### YOUR ASSIGNMENT
Return all of the entries exactly as written.

□ □ □ □ □

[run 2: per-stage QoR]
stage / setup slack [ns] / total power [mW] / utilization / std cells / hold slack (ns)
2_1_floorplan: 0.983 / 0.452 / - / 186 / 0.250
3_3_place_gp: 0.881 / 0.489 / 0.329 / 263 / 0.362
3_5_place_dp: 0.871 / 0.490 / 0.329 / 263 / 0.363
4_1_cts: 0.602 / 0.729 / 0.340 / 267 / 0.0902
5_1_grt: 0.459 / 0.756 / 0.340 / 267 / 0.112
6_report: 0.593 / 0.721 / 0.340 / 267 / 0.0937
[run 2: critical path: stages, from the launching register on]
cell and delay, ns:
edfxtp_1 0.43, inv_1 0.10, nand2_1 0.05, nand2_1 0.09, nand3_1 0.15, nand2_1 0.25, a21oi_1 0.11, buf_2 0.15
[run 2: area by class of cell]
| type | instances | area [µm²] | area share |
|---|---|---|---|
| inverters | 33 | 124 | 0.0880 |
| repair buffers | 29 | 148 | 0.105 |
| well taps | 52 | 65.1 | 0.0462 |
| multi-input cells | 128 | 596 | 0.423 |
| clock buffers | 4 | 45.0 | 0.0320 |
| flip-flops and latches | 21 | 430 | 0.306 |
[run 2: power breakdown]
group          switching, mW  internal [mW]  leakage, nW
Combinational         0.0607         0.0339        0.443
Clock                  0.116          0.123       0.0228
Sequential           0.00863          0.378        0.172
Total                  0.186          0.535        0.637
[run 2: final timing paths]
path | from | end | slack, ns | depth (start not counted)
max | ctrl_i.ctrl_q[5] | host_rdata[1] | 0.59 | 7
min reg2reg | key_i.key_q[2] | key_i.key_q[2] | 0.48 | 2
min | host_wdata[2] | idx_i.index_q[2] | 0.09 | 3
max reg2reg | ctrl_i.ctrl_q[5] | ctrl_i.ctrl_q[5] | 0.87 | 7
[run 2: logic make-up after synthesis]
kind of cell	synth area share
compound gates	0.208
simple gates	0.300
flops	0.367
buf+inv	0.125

□ □ □ □ □

### THE COMPLETED TASK
[run 2: per-stage QoR]
stage / setup slack [ns] / total power [mW] / utilization / std cells / hold slack (ns)
2_1_floorplan: 0.983 / 0.452 / - / 186 / 0.250
3_3_place_gp: 0.881 / 0.489 / 0.329 / 263 / 0.362
3_5_place_dp: 0.871 / 0.490 / 0.329 / 263 / 0.363
4_1_cts: 0.602 / 0.729 / 0.340 / 267 / 0.0902
5_1_grt: 0.459 / 0.756 / 0.340 / 267 / 0.112
6_report: 0.593 / 0.721 / 0.340 / 267 / 0.0937
[run 2: critical path: stages, from the launching register on]
cell and delay, ns:
edfxtp_1 0.43, inv_1 0.10, nand2_1 0.05, nand2_1 0.09, nand3_1 0.15, nand2_1 0.25, a21oi_1 0.11, buf_2 0.15
[run 2: area by class of cell]
| type | instances | area [µm²] | area share |
|---|---|---|---|
| inverters | 33 | 124 | 0.0880 |
| repair buffers | 29 | 148 | 0.105 |
| well taps | 52 | 65.1 | 0.0462 |
| multi-input cells | 128 | 596 | 0.423 |
| clock buffers | 4 | 45.0 | 0.0320 |
| flip-flops and latches | 21 | 430 | 0.306 |
[run 2: power breakdown]
group          switching, mW  internal [mW]  leakage, nW
Combinational         0.0607         0.0339        0.443
Clock                  0.116          0.123       0.0228
Sequential           0.00863          0.378        0.172
Total                  0.186          0.535        0.637
[run 2: final timing paths]
path | from | end | slack, ns | depth (start not counted)
max | ctrl_i.ctrl_q[5] | host_rdata[1] | 0.59 | 7
min reg2reg | key_i.key_q[2] | key_i.key_q[2] | 0.48 | 2
min | host_wdata[2] | idx_i.index_q[2] | 0.09 | 3
max reg2reg | ctrl_i.ctrl_q[5] | ctrl_i.ctrl_q[5] | 0.87 | 7
[run 2: logic make-up after synthesis]
kind of cell	synth area share
compound gates	0.208
simple gates	0.300
flops	0.367
buf+inv	0.125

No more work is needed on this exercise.